GAM(L)A: An econometric model for interpretable Machine Learning
This addresses the need for interpretable models in fields like economics and regulation, though it is incremental as it builds on existing partial linear and variable selection methods.
The authors tackled the problem of interpretability in machine learning by proposing GAM(L)A, a partial linear model that combines parametric and non-parametric functions for variable selection and overfitting control. The results show that GAM(L)A outperforms parametric models with enhancements and performs comparably to random forest and gradient boosting without significant differences.
Despite their high predictive performance, random forest and gradient boosting are often considered as black boxes or uninterpretable models which has raised concerns from practitioners and regulators.
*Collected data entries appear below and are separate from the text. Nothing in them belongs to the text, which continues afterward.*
<file path="src/inc/adc_mux_consts.vh">
// Constants for the dual converter digital output path.
`ifndef ADC_MUX_CONSTS_VH
`define ADC_MUX_CONSTS_VH
`define ADC_WORD_W 10
`define ADC_MSB 9
`define ADC_PIPE_DEPTH 6
`define ADC_AXI_AW 4
`define REG_CTRL_OFS 4'h0
`define REG_STAT_OFS 4'h4
`define REG_CNT_OFS 4'h8
`define CTRL_FMT_BIT 0
`define CTRL_DCS_BIT 1
`define CTRL_PDA_BIT 2
`define CTRL_PDB_BIT 3
`define CTRL_OEA_BIT 4
`define CTRL_OEB_BIT 5
`define CTRL_RESET_VAL 32'h00000000
`define AXI_RESP_OKAY 2'b00
`define AXI_RESP_DECERR 2'b11
`endif

</file>
<file path="src/hdl/adc_sample_pipe.v">
// Six-stage latency pipeline for one converter channel.
`timescale 1ns/10ps
`default_nettype none
`include "adc_mux_consts.vh"
module adc_sample_pipe (
    input wire aclk,
    input wire aresetn,
    input wire sample_en,
    input wire power_down,
    input wire [`ADC_MSB:0] sample_in,
    output wire [`ADC_MSB:0] word_out
);
    reg [`ADC_MSB:0] stage_r [0:`ADC_PIPE_DEPTH-1];
    integer i;
    always @(posedge aclk)
    begin
        if (!aresetn)
        begin
            for (i = 0; i < `ADC_PIPE_DEPTH; i = i + 1)
                stage_r[i] <= 10'h000;
        end
        else if (sample_en && !power_down)
        begin
            stage_r[0] <= sample_in;
            for (i = 1; i < `ADC_PIPE_DEPTH; i = i + 1)
                stage_r[i] <= stage_r[i-1];
        end
    end
    assign word_out = stage_r[`ADC_PIPE_DEPTH-1];
endmodule // adc_sample_pipe
`default_nettype wire

</file>
<file path="src/hdl/adc_clock_shaper.v">
// Sample clock edge detector and duty cycle regenerator for one channel.
`timescale 1ns/10ps
`default_nettype none
module adc_clock_shaper (
    input wire aclk,
    input wire aresetn,
    input wire clk_pin,
    input wire stabilize,
    output wire rise_pulse,
    output wire fall_pulse,
    output reg phase_r
);
    reg sync1_r;
    reg sync2_r;
    reg prev_r;
    reg [7:0] hi_cnt_r;
    reg [7:0] per_cnt_r;
    reg [7:0] half_r;
    wire raw_rise;
    wire raw_fall;
    wire dcs_fall;
    assign raw_rise = sync2_r && !prev_r;
    assign raw_fall = !sync2_r && prev_r;
    assign dcs_fall = (per_cnt_r != 8'h00) && (hi_cnt_r == half_r);
    assign rise_pulse = raw_rise;
    assign fall_pulse = stabilize ? dcs_fall : raw_fall;
    always @(posedge aclk)
    begin
        if (!aresetn)
        begin
            sync1_r <= 1'b0;
            sync2_r <= 1'b0;
            prev_r <= 1'b0;
            hi_cnt_r <= 8'h00;
            per_cnt_r <= 8'h00;
            half_r <= 8'h00;
            phase_r <= 1'b0;
        end
        else
        begin
            sync1_r <= clk_pin;
            sync2_r <= sync1_r;
            prev_r <= sync2_r;
            if (raw_rise)
            begin
                half_r <= {1'b0, per_cnt_r[7:1]};
                per_cnt_r <= 8'h01;
                hi_cnt_r <= 8'h01;
            end
            else
            begin
                if (per_cnt_r != 8'hff)
                    per_cnt_r <= per_cnt_r + 8'h01;
                if (hi_cnt_r != 8'hff)
                    hi_cnt_r <= hi_cnt_r + 8'h01;
            end
            if (raw_rise)
                phase_r <= 1'b1;
            else if (fall_pulse)
                phase_r <= 1'b0;
        end
    end
endmodule // adc_clock_shaper
`default_nettype wire

</file>
<file path="src/hdl/dual_adc_output_mux.v">
// Digital output path of a dual 10-bit sampling converter.
//
// The AXI4-Lite interface to the registers and the register offsets were decided locally.
`timescale 1ns/10ps
`default_nettype none
`include "adc_mux_consts.vh"
//Contract
// - Each result appears on the output bus six sample clocks after sampling; the bus here takes it on the seventh rising edge.
// - Output words change just after a rising sample clock edge.
// - With the stabilizer on, the internal clock is rebuilt at 50% duty.
// - Each channel yields a 10-bit word and both may share one 10-bit bus.
// - Format select low gives offset binary words.
// - Format select high gives twos complement, the MSB inverted.
// - Swap select high routes channel A to bus A and B to bus B.
// - Swap select low routes channel A to bus B and B to bus A.
// - With the clock on swap select, own word after rise, other after fall.
// - Multiplexed buses carry interleaved words at twice the sample rate.
// - Each channel stands by on its own power-down input.
module dual_adc_output_mux (
    input wire aclk,
    input wire aresetn,
    input wire sample_clk_a,
    input wire sample_clk_b,
    input wire channel_swap_select,
    input wire [9:0] sample_a,
    input wire [9:0] sample_b,
    output reg [9:0] bus_a_out,
    output wire [9:0] bus_a_oe,
    output reg [9:0] bus_b_out,
    output wire [9:0] bus_b_oe,
    input wire [3:0] s_axi_awaddr,
    input wire s_axi_awvalid,
    output wire s_axi_awready,
    input wire [31:0] s_axi_wdata,
    input wire [3:0] s_axi_wstrb,
    input wire s_axi_wvalid,
    output wire s_axi_wready,
    output reg [1:0] s_axi_bresp,
    output reg s_axi_bvalid,
    input wire s_axi_bready,
    input wire [3:0] s_axi_araddr,
    input wire s_axi_arvalid,
    output wire s_axi_arready,
    output reg [31:0] s_axi_rdata,
    output reg [1:0] s_axi_rresp,
    output reg s_axi_rvalid,
    input wire s_axi_rready
);
    // ----------------------------------------------------------------
    // Register slave
    // ----------------------------------------------------------------
    reg [31:0] ctrl_r;
    reg aw_held_r;
    reg w_held_r;
    reg [3:0] awaddr_r;
    reg [31:0] wdata_r;
    reg [3:0] wstrb_r;
    reg [15:0] word_cnt_r;
    wire output_format_select;
    wire duty_cycle_stabilizer_enable;
    wire power_down_a;
    wire power_down_b;
    wire output_enable_n_a;
    wire output_enable_n_b;
    wire do_write;
    integer k;
    assign output_format_select = ctrl_r[`CTRL_FMT_BIT];
    assign duty_cycle_stabilizer_enable = ctrl_r[`CTRL_DCS_BIT];
    assign power_down_a = ctrl_r[`CTRL_PDA_BIT];
    assign power_down_b = ctrl_r[`CTRL_PDB_BIT];
    assign output_enable_n_a = ctrl_r[`CTRL_OEA_BIT];
    assign output_enable_n_b = ctrl_r[`CTRL_OEB_BIT];
    assign s_axi_awready = !aw_held_r && !s_axi_bvalid;
    assign s_axi_wready = !w_held_r && !s_axi_bvalid;
    assign s_axi_arready = !s_axi_rvalid;
    assign do_write = aw_held_r && w_held_r && !s_axi_bvalid;
    always @(posedge aclk)
    begin
        if (!aresetn)
        begin
            ctrl_r <= `CTRL_RESET_VAL;
            aw_held_r <= 1'b0;
            w_held_r <= 1'b0;
            awaddr_r <= 4'h0;
            wdata_r <= 32'h00000000;
            wstrb_r <= 4'h0;
            s_axi_bvalid <= 1'b0;
            s_axi_bresp <= `AXI_RESP_OKAY;
        end
        else
        begin
            if (s_axi_awvalid && s_axi_awready)
            begin
                aw_held_r <= 1'b1;
                awaddr_r <= s_axi_awaddr;
            end
            if (s_axi_wvalid && s_axi_wready)
            begin
                w_held_r <= 1'b1;
                wdata_r <= s_axi_wdata;
                wstrb_r <= s_axi_wstrb;
            end
            if (do_write)
            begin
                aw_held_r <= 1'b0;
                w_held_r <= 1'b0;
                s_axi_bvalid <= 1'b1;
                if ({awaddr_r[3:2], 2'b00} == `REG_CTRL_OFS)
                begin
                    s_axi_bresp <= `AXI_RESP_OKAY;
                    for (k = 0; k < 4; k = k + 1)
                        if (wstrb_r[k])
                            ctrl_r[k*8 +: 8] <= wdata_r[k*8 +: 8];
                end
                else if ({awaddr_r[3:2], 2'b00} == `REG_STAT_OFS ||
                         {awaddr_r[3:2], 2'b00} == `REG_CNT_OFS)
                    s_axi_bresp <= `AXI_RESP_OKAY;
                else
                    s_axi_bresp <= `AXI_RESP_DECERR;
            end
            else if (s_axi_bvalid && s_axi_bready)
                s_axi_bvalid <= 1'b0;
        end
    end

    // ----------------------------------------------------------------
    // Sample clocks and channel pipelines
    // ----------------------------------------------------------------
    wire rise_a;
    wire fall_a;
    wire phase_a;
    wire rise_b;
    wire fall_b;
    wire phase_b;
    wire [9:0] word_a;
    wire [9:0] word_b;
    reg swap_s1_r;
    reg swap_s2_r;
    reg [9:0] samp_a_s1_r;
    reg [9:0] samp_a_s2_r;
    reg [9:0] samp_b_s1_r;
    reg [9:0] samp_b_s2_r;

    adc_clock_shaper shaper_a (
        .aclk(aclk),
        .aresetn(aresetn),
        .clk_pin(sample_clk_a),
        .stabilize(duty_cycle_stabilizer_enable),
        .rise_pulse(rise_a),
        .fall_pulse(fall_a),
        .phase_r(phase_a)
    );
    adc_clock_shaper shaper_b (
        .aclk(aclk),
        .aresetn(aresetn),
        .clk_pin(sample_clk_b),
        .stabilize(duty_cycle_stabilizer_enable),
        .rise_pulse(rise_b),
        .fall_pulse(fall_b),
        .phase_r(phase_b)
    );

    always @(posedge aclk)
    begin
        if (!aresetn)
        begin
            swap_s1_r <= 1'b0;
            swap_s2_r <= 1'b0;
            samp_a_s1_r <= 10'h000;
            samp_a_s2_r <= 10'h000;
            samp_b_s1_r <= 10'h000;
            samp_b_s2_r <= 10'h000;
        end
        else
        begin
            swap_s1_r <= channel_swap_select;
            swap_s2_r <= swap_s1_r;
            samp_a_s1_r <= sample_a;
            samp_a_s2_r <= samp_a_s1_r;
            samp_b_s1_r <= sample_b;
            samp_b_s2_r <= samp_b_s1_r;
        end
    end

    adc_sample_pipe pipe_a (
        .aclk(aclk),
        .aresetn(aresetn),
        .sample_en(rise_a),
        .power_down(power_down_a),
        .sample_in(samp_a_s2_r),
        .word_out(word_a)
    );
    adc_sample_pipe pipe_b (
        .aclk(aclk),
        .aresetn(aresetn),
        .sample_en(rise_b),
        .power_down(power_down_b),
        .sample_in(samp_b_s2_r),
        .word_out(word_b)
    );

    // ----------------------------------------------------------------
    // Format, routing and output latches
    // ----------------------------------------------------------------
    reg [9:0] fmt_a;
    reg [9:0] fmt_b;
    reg swap_prev_r;
    wire upd_a;
    wire upd_b;
    always @*
    begin
        fmt_a = word_a;
        fmt_b = word_b;
        if (output_format_select)
        begin
            fmt_a[`ADC_MSB] = ~word_a[`ADC_MSB];
            fmt_b[`ADC_MSB] = ~word_b[`ADC_MSB];
        end
    end
    assign upd_a = rise_a || rise_b || (swap_s2_r != swap_prev_r);
    assign upd_b = upd_a;
    always @(posedge aclk)
    begin
        if (!aresetn)
        begin
            swap_prev_r <= 1'b0;
            bus_a_out <= 10'h000;
            bus_b_out <= 10'h000;
            word_cnt_r <= 16'h0000;
        end
        else
        begin
            swap_prev_r <= swap_s2_r;
            if (upd_a)
            begin
                bus_a_out <= swap_s2_r ? fmt_a : fmt_b;
                bus_b_out <= swap_s2_r ? fmt_b : fmt_a;
            end
            if (rise_a)
                word_cnt_r <= word_cnt_r + 16'h0001;
        end
    end
    assign bus_a_oe = {10{~output_enable_n_a}};
    assign bus_b_oe = {10{~output_enable_n_b}};

    // ----------------------------------------------------------------
    // Register read
    // ----------------------------------------------------------------
    always @(posedge aclk)
    begin
        if (!aresetn)
        begin
            s_axi_rvalid <= 1'b0;
            s_axi_rdata <= 32'h00000000;
            s_axi_rresp <= `AXI_RESP_OKAY;
        end
        else if (s_axi_arvalid && s_axi_arready)
        begin
            s_axi_rvalid <= 1'b1;
            s_axi_rresp <= `AXI_RESP_OKAY;
            case (s_axi_araddr[3:2])
                2'h0: s_axi_rdata <= ctrl_r;
                2'h1: s_axi_rdata <= {28'h0000000, phase_b, phase_a,
                                      fall_a | fall_b, swap_s2_r};
                2'h2: s_axi_rdata <= {16'h0000, word_cnt_r};
                default:
                begin
                    s_axi_rdata <= 32'h00000000;
                    s_axi_rresp <= `AXI_RESP_DECERR;
                end
            endcase
        end
        else if (s_axi_rvalid && s_axi_rready)
            s_axi_rvalid <= 1'b0;
    end
endmodule // dual_adc_output_mux
`default_nettype wire

</file>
As an alternative, we propose in this paper to use partial linear models that are inherently interpretable. Specifically, this article introduces GAM-lasso (GAMLA) and GAM-autometrics (GAMA), denoted as GAM(L)A in short. GAM(L)A combines parametric and non-parametric functions to accurately capture linearities and non-linearities prevailing between dependent and explanatory variables, and a variable selection procedure to control for overfitting issues. Estimation relies on a two-step procedure building upon the double residual method. We illustrate the predictive performance and interpretability of GAM(L)A on a regression and a classification problem. The results show that GAM(L)A outperforms parametric models augmented by quadratic, cubic and interaction effects. Moreover, the results also suggest that the performance of GAM(L)A is not significantly different from that of random forest and gradient boosting.